Down below, Malum had also tracked the arrow to its source. Certavus. The legendary warrior, master of every known weapon. Malum raised his hand. His warriors stopped their combat instantly. Not out of discipline; out of shock. It was an order of retreat, something the fighters had never seen. Malum backed away from Tarix, never taking his eyes off of the commander.
“Good luck,” he whispered. He turned and fled into the trees, his army following suit. Tarix gingerly tested his arm. The pain had come, but it was bearable; leaving the arrow in was the annoying part, but removing it would do more harm than good. The looming threat of the Ice Tribe unit was also a problem.
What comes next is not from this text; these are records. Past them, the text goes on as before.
This design comes from an exercise in tuning for small area on the open sky130 flow, not from production work. The RTL was checked by simulation tests, not by an equivalence proof against the original design. The clock cells of runs 4 to 6 come from the design's own scripts or RTL, not from TritonCTS. The clock input has no modelled driver; a real chip could not lean on it and would need a root buffer or a full tree. Power is estimated from default activity; no workload was simulated.

==> design.v <==
`timescale 1ns / 1ps
module adc_verilog(CLK_IN, RST, SPI_MISO, AD_CONV, SPI_SCK, SPI_SS_B, AMP_CS,
	SF_CE0, FPGA_INIT_B, DAC_CS, SPI_MOSI, AMP_SHDN, DATA);
	input CLK_IN;
	input RST;
	input SPI_MISO;
	output AD_CONV;
	output SPI_SCK;
	output SPI_SS_B;
	output AMP_CS;
	output SF_CE0;
	output FPGA_INIT_B;
	output DAC_CS;
	output SPI_MOSI;
	output AMP_SHDN;
	output [13:0] DATA;
	wire n5;
	wire n6;
	wire n8;
	wire n10;
	wire n11;
	wire n12;
	wire n13;
	wire n14;
	wire n15;
	wire n16;
	wire n17;
	wire n18;
	wire n19;
	wire n20;
	wire n21;
	wire n22;
	wire n23;
	wire n24;
	wire n25;
	wire n26;
	wire n27;
	wire n28;
	wire n29;
	wire n30;
	wire n31;
	wire n32;
	wire n33;
	wire n34;
	wire n35;
	wire n36;
	wire n37;
	wire n38;
	wire n39;
	wire n40;
	wire n41;
	wire n42;
	wire n43;
	wire n44;
	wire n45;
	wire n46;
	wire n47;
	wire n48;
	wire n49;
	wire n50;
	wire n51;
	wire n52;
	wire n53;
	wire n54;
	wire n55;
	wire n56;
	wire n57;
	wire n58;
	wire n59;
	wire n60;
	wire n61;
	wire n62;
	wire n63;
	wire n64;
	wire n65;
	wire n66;
	wire n67;
	wire n68;
	wire n69;
	wire n70;
	wire n71;
	wire n72;
	wire n73;
	wire n74;
	wire n75;
	wire n76;
	wire n77;
	wire n78;
	wire n79;
	wire n80;
	wire n81;
	wire n82;
	wire n83;
	wire n84;
	wire n85;
	wire n86;
	wire n87;
	wire n88;
	wire n89;
	wire n90;
	wire n91;
	wire n92;
	wire n93;
	wire n94;
	wire n95;
	wire n96;
	wire n97;
	wire n98;
	wire n99;
	wire n100;
	wire n101;
	wire n102;
	wire n103;
	wire n104;
	wire n105;
	wire n106;
	wire n107;
	wire n108;
	wire n109;
	wire n110;
	wire n111;
	wire n112;
	wire n113;
	wire n114;
	wire n115;
	wire n116;
	wire n117;
	wire n118;
	wire n119;
	wire n120;
	wire n121;
	wire n122;
	wire n123;
	wire n124;
	wire n125;
	wire n126;
	wire n127;
	wire n128;
	wire n7 = 1'b1;
	wire n9 = 1'b0;
	reg r_r_0;
	always @(posedge CLK_IN) r_r_0 <= n86;
	assign n55 = r_r_0;
	reg r_r_1;
	always @(posedge CLK_IN) r_r_1 <= n84;
	assign n51 = r_r_1;
	reg r_r_2;
	always @(posedge CLK_IN) r_r_2 <= n53;
	assign n57 = r_r_2;
	reg r_q_0;
	always @(posedge CLK_IN) r_q_0 <= n83;
	assign n25 = r_q_0;
	reg r_q_1;
	always @(posedge CLK_IN) r_q_1 <= n54;
	assign n27 = r_q_1;
	reg r_H_0;
	always @(posedge CLK_IN) r_H_0 <= n82;
	assign n35 = r_H_0;
	reg r_H_1;
	always @(posedge CLK_IN) r_H_1 <= n78;
	assign n37 = r_H_1;
	reg r_H_2;
	always @(posedge CLK_IN) r_H_2 <= n73;
	assign n32 = r_H_2;
	reg r_H_3;
	always @(posedge CLK_IN) r_H_3 <= n70;
	assign n33 = r_H_3;
	reg r_H_4;
	always @(posedge CLK_IN) r_H_4 <= n66;
	assign n29 = r_H_4;
	reg r_H_5;
	always @(posedge CLK_IN) r_H_5 <= n81;
	assign n39 = r_H_5;
	reg r_DATA_0;
	always @(posedge CLK_IN) r_DATA_0 <= n87;
	assign n11 = r_DATA_0;
	reg r_DATA_1;
	always @(posedge CLK_IN) r_DATA_1 <= n88;
	assign n12 = r_DATA_1;
	reg r_DATA_2;
	always @(posedge CLK_IN) r_DATA_2 <= n89;
	assign n13 = r_DATA_2;
	reg r_DATA_3;
	always @(posedge CLK_IN) r_DATA_3 <= n90;
	assign n14 = r_DATA_3;
	reg r_DATA_4;
	always @(posedge CLK_IN) r_DATA_4 <= n91;
	assign n15 = r_DATA_4;
	reg r_DATA_5;
	always @(posedge CLK_IN) r_DATA_5 <= n92;
	assign n16 = r_DATA_5;
	reg r_DATA_6;
	always @(posedge CLK_IN) r_DATA_6 <= n93;
	assign n17 = r_DATA_6;
	reg r_DATA_7;
	always @(posedge CLK_IN) r_DATA_7 <= n94;
	assign n18 = r_DATA_7;
	reg r_DATA_8;
	always @(posedge CLK_IN) r_DATA_8 <= n95;
	assign n19 = r_DATA_8;
	reg r_DATA_9;
	always @(posedge CLK_IN) r_DATA_9 <= n96;
	assign n20 = r_DATA_9;
	reg r_DATA_10;
	always @(posedge CLK_IN) r_DATA_10 <= n97;
	assign n21 = r_DATA_10;
	reg r_DATA_11;
	always @(posedge CLK_IN) r_DATA_11 <= n98;
	assign n22 = r_DATA_11;
	reg r_DATA_12;
	always @(posedge CLK_IN) r_DATA_12 <= n99;
	assign n23 = r_DATA_12;
	reg r_DATA_13;
	always @(posedge CLK_IN) r_DATA_13 <= n100;
	assign n24 = r_DATA_13;
	reg r_data_in_0;
	always @(posedge CLK_IN) r_data_in_0 <= n101;
	assign n102 = r_data_in_0;
	reg r_data_in_1;
	always @(posedge CLK_IN) r_data_in_1 <= n103;
	assign n104 = r_data_in_1;
	reg r_data_in_2;
	always @(posedge CLK_IN) r_data_in_2 <= n105;
	assign n106 = r_data_in_2;
	reg r_data_in_3;
	always @(posedge CLK_IN) r_data_in_3 <= n107;
	assign n108 = r_data_in_3;
	reg r_data_in_4;
	always @(posedge CLK_IN) r_data_in_4 <= n109;
	assign n110 = r_data_in_4;
	reg r_data_in_5;
	always @(posedge CLK_IN) r_data_in_5 <= n111;
	assign n112 = r_data_in_5;
	reg r_data_in_6;
	always @(posedge CLK_IN) r_data_in_6 <= n113;
	assign n114 = r_data_in_6;
	reg r_data_in_7;
	always @(posedge CLK_IN) r_data_in_7 <= n115;
	assign n116 = r_data_in_7;
	reg r_data_in_8;
	always @(posedge CLK_IN) r_data_in_8 <= n117;
	assign n118 = r_data_in_8;
	reg r_data_in_9;
	always @(posedge CLK_IN) r_data_in_9 <= n119;
	assign n120 = r_data_in_9;
	reg r_data_in_10;
	always @(posedge CLK_IN) r_data_in_10 <= n121;
	assign n122 = r_data_in_10;
	reg r_data_in_11;
	always @(posedge CLK_IN) r_data_in_11 <= n123;
	assign n124 = r_data_in_11;
	reg r_data_in_12;
	always @(posedge CLK_IN) r_data_in_12 <= n125;
	assign n126 = r_data_in_12;
	reg r_data_in_13;
	always @(posedge CLK_IN) r_data_in_13 <= n127;
	assign n128 = r_data_in_13;
	g_clkinv_1 u0 (.A(n25), .Y(n26));
	g_nor2_1 u1 (.A(n26), .B(n27), .Y(n28));
	g_clkinv_1 u2 (.A(n29), .Y(n30));
	g_clkinv_1 u3 (.A(n28), .Y(n31));
	g_nor2_1 u4 (.A(n32), .B(n33), .Y(n34));
	g_clkinv_1 u5 (.A(n35), .Y(n36));
	g_nor2_1 u6 (.A(n36), .B(n37), .Y(n38));
	g_clkinv_1 u7 (.A(n39), .Y(n40));
	g_nand3_1 u8 (.A(n34), .B(n38), .C(n40), .Y(n41));
	g_nor3_1 u9 (.A(n30), .B(n31), .C(n41), .Y(n42));
	g_nor2_1 u10 (.A(RST), .B(n42), .Y(n43));
	g_nor2b_1 u11 (.A(RST), .B_N(n42), .Y(n44));
	g_o21ai_0 u12 (.A1(n32), .A2(n29), .B1(n39), .Y(n45));
	g_nor3_1 u13 (.A(n32), .B(n33), .C(n29), .Y(n46));
	g_clkinv_1 u14 (.A(n37), .Y(n47));
	g_nand3_1 u15 (.A(n40), .B(n46), .C(n47), .Y(n48));
	g_a21oi_1 u16 (.A1(n48), .A2(n45), .B1(n35), .Y(n49));
	g_a21oi_1 u17 (.A1(n27), .A2(n45), .B1(n49), .Y(n6));
	g_nor2_1 u18 (.A(n29), .B(n41), .Y(n5));
	g_nand2_1 u19 (.A(n39), .B(n29), .Y(n8));
	g_clkinv_1 u20 (.A(n32), .Y(n50));
	g_nor3_1 u21 (.A(n47), .B(n50), .C(n8), .Y(n10));
	g_clkinv_1 u22 (.A(n51), .Y(n52));
	g_nor2_1 u23 (.A(RST), .B(n52), .Y(n53));
	g_nor2_1 u24 (.A(n26), .B(RST), .Y(n54));
	g_clkinv_1 u25 (.A(n55), .Y(n56));
	g_nor2b_1 u26 (.A(n51), .B_N(n57), .Y(n58));
	g_nand3_1 u27 (.A(n27), .B(n56), .C(n58), .Y(n59));
	g_clkinv_1 u28 (.A(n45), .Y(n60));
	g_o22ai_1 u29 (.A1(n45), .A2(n59), .B1(n31), .B2(n60), .Y(n61));
	g_clkinv_1 u30 (.A(n61), .Y(n62));
	g_nor4_1 u31 (.A(n47), .B(n50), .C(n36), .D(n62), .Y(n63));
	g_nand2_1 u32 (.A(n33), .B(n63), .Y(n64));
	g_nor2_1 u33 (.A(n30), .B(n64), .Y(n65));
	g_a211oi_1 u34 (.A1(n30), .A2(n64), .B1(n65), .C1(RST), .Y(n66));
	g_clkinv_1 u35 (.A(n64), .Y(n67));
	g_nor2_1 u36 (.A(n33), .B(n63), .Y(n68));
	g_clkinv_1 u37 (.A(RST), .Y(n69));
	g_o21ai_0 u38 (.A1(n67), .A2(n68), .B1(n69), .Y(n70));
	g_nor2_1 u39 (.A(n36), .B(n62), .Y(n71));
	g_a21oi_1 u40 (.A1(n37), .A2(n71), .B1(n32), .Y(n72));
	g_o21ai_0 u41 (.A1(n63), .A2(n72), .B1(n69), .Y(n73));
	g_nor2_1 u42 (.A(n35), .B(n47), .Y(n74));
	g_nor2_1 u43 (.A(n38), .B(n74), .Y(n75));
	g_nand3_1 u44 (.A(n39), .B(n46), .C(n74), .Y(n76));
	g_nand2_1 u45 (.A(n61), .B(n76), .Y(n77));
	g_o221ai_1 u46 (.A1(n75), .A2(n77), .B1(n47), .B2(n61), .C1(n69), .Y(n78));
	g_o22ai_1 u47 (.A1(n62), .A2(n76), .B1(n8), .B2(n64), .Y(n79));
	g_nor2_1 u48 (.A(n39), .B(n65), .Y(n80));
	g_o21ai_0 u49 (.A1(n79), .A2(n80), .B1(n69), .Y(n81));
	g_a211oi_1 u50 (.A1(n36), .A2(n77), .B1(RST), .C1(n71), .Y(n82));
	g_a211oi_1 u51 (.A1(n25), .A2(n60), .B1(n27), .C1(RST), .Y(n83));
	g_nor2_1 u52 (.A(RST), .B(n56), .Y(n84));
	g_nor2_1 u53 (.A(n52), .B(n57), .Y(n85));
	g_nor3_1 u54 (.A(RST), .B(n85), .C(n58), .Y(n86));
	adc_sel2 u55 (.a(n44), .b(n43), .x(n102), .y(n11), .z(n87));
	adc_sel2 u56 (.a(n44), .b(n43), .x(n122), .y(n21), .z(n97));
	adc_sel2 u57 (.a(n44), .b(n43), .x(n124), .y(n22), .z(n98));
	adc_sel2 u58 (.a(n44), .b(n43), .x(n126), .y(n23), .z(n99));
	adc_sel2 u59 (.a(n44), .b(n43), .x(n128), .y(n24), .z(n100));
	adc_sel2 u60 (.a(n44), .b(n43), .x(n104), .y(n12), .z(n88));
	adc_sel2 u61 (.a(n44), .b(n43), .x(n106), .y(n13), .z(n89));
	adc_sel2 u62 (.a(n44), .b(n43), .x(n108), .y(n14), .z(n90));
	adc_sel2 u63 (.a(n44), .b(n43), .x(n110), .y(n15), .z(n91));
	adc_sel2 u64 (.a(n44), .b(n43), .x(n112), .y(n16), .z(n92));
	adc_sel2 u65 (.a(n44), .b(n43), .x(n114), .y(n17), .z(n93));
	adc_sel2 u66 (.a(n44), .b(n43), .x(n116), .y(n18), .z(n94));
	adc_sel2 u67 (.a(n44), .b(n43), .x(n118), .y(n19), .z(n95));
	adc_sel2 u68 (.a(n44), .b(n43), .x(n120), .y(n20), .z(n96));
	adc_sel2 u69 (.a(n28), .b(n31), .x(SPI_MISO), .y(n102), .z(n101));
	adc_sel2 u70 (.a(n28), .b(n31), .x(n120), .y(n122), .z(n121));
	adc_sel2 u71 (.a(n28), .b(n31), .x(n122), .y(n124), .z(n123));
	adc_sel2 u72 (.a(n28), .b(n31), .x(n124), .y(n126), .z(n125));
	adc_sel2 u73 (.a(n28), .b(n31), .x(n126), .y(n128), .z(n127));
	adc_sel2 u74 (.a(n28), .b(n31), .x(n102), .y(n104), .z(n103));
	adc_sel2 u75 (.a(n28), .b(n31), .x(n104), .y(n106), .z(n105));
	adc_sel2 u76 (.a(n28), .b(n31), .x(n106), .y(n108), .z(n107));
	adc_sel2 u77 (.a(n28), .b(n31), .x(n108), .y(n110), .z(n109));
	adc_sel2 u78 (.a(n28), .b(n31), .x(n110), .y(n112), .z(n111));
	adc_sel2 u79 (.a(n28), .b(n31), .x(n112), .y(n114), .z(n113));
	adc_sel2 u80 (.a(n28), .b(n31), .x(n114), .y(n116), .z(n115));
	adc_sel2 u81 (.a(n28), .b(n31), .x(n116), .y(n118), .z(n117));
	adc_sel2 u82 (.a(n28), .b(n31), .x(n118), .y(n120), .z(n119));
	assign AD_CONV = n5;
	assign SPI_SCK = n6;
	assign SPI_SS_B = 1'b1;
	assign AMP_CS = n8;
	assign SF_CE0 = 1'b1;
	assign FPGA_INIT_B = 1'b0;
	assign DAC_CS = 1'b1;
	assign SPI_MOSI = n10;
	assign AMP_SHDN = 1'b0;
	assign DATA[0] = n11;
	assign DATA[1] = n12;
	assign DATA[2] = n13;
	assign DATA[3] = n14;
	assign DATA[4] = n15;
	assign DATA[5] = n16;
	assign DATA[6] = n17;
	assign DATA[7] = n18;
	assign DATA[8] = n19;
	assign DATA[9] = n20;
	assign DATA[10] = n21;
	assign DATA[11] = n22;
	assign DATA[12] = n23;
	assign DATA[13] = n24;
endmodule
One of his soldiers ran up. “Commander Tarix, what do we do? The Fire Tribe unit is gone, but so are the Jungle Tribe members. Should we keep going?” Tarix looked up again. Certavus and his unit were gone. Would they stay gone?
“No…” Tarix said. “No, we don’t have enough power. Without Vastus and his squad, we couldn’t succeed. We need to retreat. Pass the order; we’re leaving. Go.”
The soldier ran off to spread the word. The Water Tribe began filtering out, and eventually vacated the area.
As he later found out, Vastus had already planned to escape. He had reasoned that the tunnels were too risky of a plan to work, and outlined their retreat ahead of time, and at the right moment, they abandoned their Water allies. Tarix was officially rebuked for his failure to succeed in the mission, but it did no lasting damage to his career. He couldn’t even be sure the tunnels really existed. No other intelligence report gathered had indicated the presence of them. The Agori they released could have simply lied. Not that it really mattered. Their world shattered several weeks later, and such matters seemed trivial. Had the tunnels actually existed, they would have collapsed during the disaster. Tarix and Certavus, along with several others, willingly put aside their differences and created a new social construct, to avoid any more fighting. The avarice of the Element Lords had literally ripped their planet apart, but they could rebuild. They had to. They would.